Where the material below has a line containing "bash standard.sh synth > synth.log 2>&1", start repeating exactly, and keep going through the line containing "rm -f $R/1_synth.odb $R/1_synth.sdc", with no other lines.

* **Dataset entries**
_ _ _ _ _

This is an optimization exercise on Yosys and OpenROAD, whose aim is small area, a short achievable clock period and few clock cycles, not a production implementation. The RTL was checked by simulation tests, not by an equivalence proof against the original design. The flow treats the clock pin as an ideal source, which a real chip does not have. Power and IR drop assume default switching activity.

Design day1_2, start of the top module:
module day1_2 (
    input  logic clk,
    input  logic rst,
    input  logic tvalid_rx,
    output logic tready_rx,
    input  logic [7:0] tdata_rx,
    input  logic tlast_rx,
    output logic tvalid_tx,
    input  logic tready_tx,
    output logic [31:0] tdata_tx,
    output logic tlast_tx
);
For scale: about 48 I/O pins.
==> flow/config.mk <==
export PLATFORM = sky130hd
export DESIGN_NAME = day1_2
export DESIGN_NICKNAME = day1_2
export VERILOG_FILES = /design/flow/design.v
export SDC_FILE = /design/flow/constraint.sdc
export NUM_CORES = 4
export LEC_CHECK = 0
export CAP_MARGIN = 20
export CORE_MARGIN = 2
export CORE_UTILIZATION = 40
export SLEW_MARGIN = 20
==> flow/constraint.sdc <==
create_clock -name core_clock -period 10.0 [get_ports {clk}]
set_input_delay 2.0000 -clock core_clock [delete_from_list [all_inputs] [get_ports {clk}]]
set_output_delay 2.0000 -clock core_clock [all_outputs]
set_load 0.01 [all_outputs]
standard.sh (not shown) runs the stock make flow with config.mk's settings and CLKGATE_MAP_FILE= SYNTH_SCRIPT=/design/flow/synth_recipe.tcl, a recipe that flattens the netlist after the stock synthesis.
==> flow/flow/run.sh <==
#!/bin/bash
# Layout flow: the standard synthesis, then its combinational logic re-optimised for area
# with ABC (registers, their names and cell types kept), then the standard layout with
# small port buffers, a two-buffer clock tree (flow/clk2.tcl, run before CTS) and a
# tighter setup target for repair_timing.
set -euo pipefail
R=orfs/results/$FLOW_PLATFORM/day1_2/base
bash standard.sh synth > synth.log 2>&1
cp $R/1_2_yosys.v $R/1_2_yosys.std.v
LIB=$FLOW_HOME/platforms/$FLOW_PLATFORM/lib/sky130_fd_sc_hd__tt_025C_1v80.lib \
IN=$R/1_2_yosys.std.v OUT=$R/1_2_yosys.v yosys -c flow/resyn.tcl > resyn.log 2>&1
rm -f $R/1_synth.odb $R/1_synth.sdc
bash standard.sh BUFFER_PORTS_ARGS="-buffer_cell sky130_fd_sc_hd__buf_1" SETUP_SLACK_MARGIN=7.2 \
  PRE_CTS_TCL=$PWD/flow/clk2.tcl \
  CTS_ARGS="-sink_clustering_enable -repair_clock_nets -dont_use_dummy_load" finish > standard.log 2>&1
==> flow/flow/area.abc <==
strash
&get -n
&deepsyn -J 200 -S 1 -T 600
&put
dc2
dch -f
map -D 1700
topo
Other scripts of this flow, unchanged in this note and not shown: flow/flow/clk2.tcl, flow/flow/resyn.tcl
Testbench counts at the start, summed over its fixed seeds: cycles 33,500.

_ _ _ _ _

* **Reply**
bash standard.sh synth > synth.log 2>&1
cp $R/1_2_yosys.v $R/1_2_yosys.std.v
LIB=$FLOW_HOME/platforms/$FLOW_PLATFORM/lib/sky130_fd_sc_hd__tt_025C_1v80.lib \
IN=$R/1_2_yosys.std.v OUT=$R/1_2_yosys.v yosys -c flow/resyn.tcl > resyn.log 2>&1
rm -f $R/1_synth.odb $R/1_synth.sdc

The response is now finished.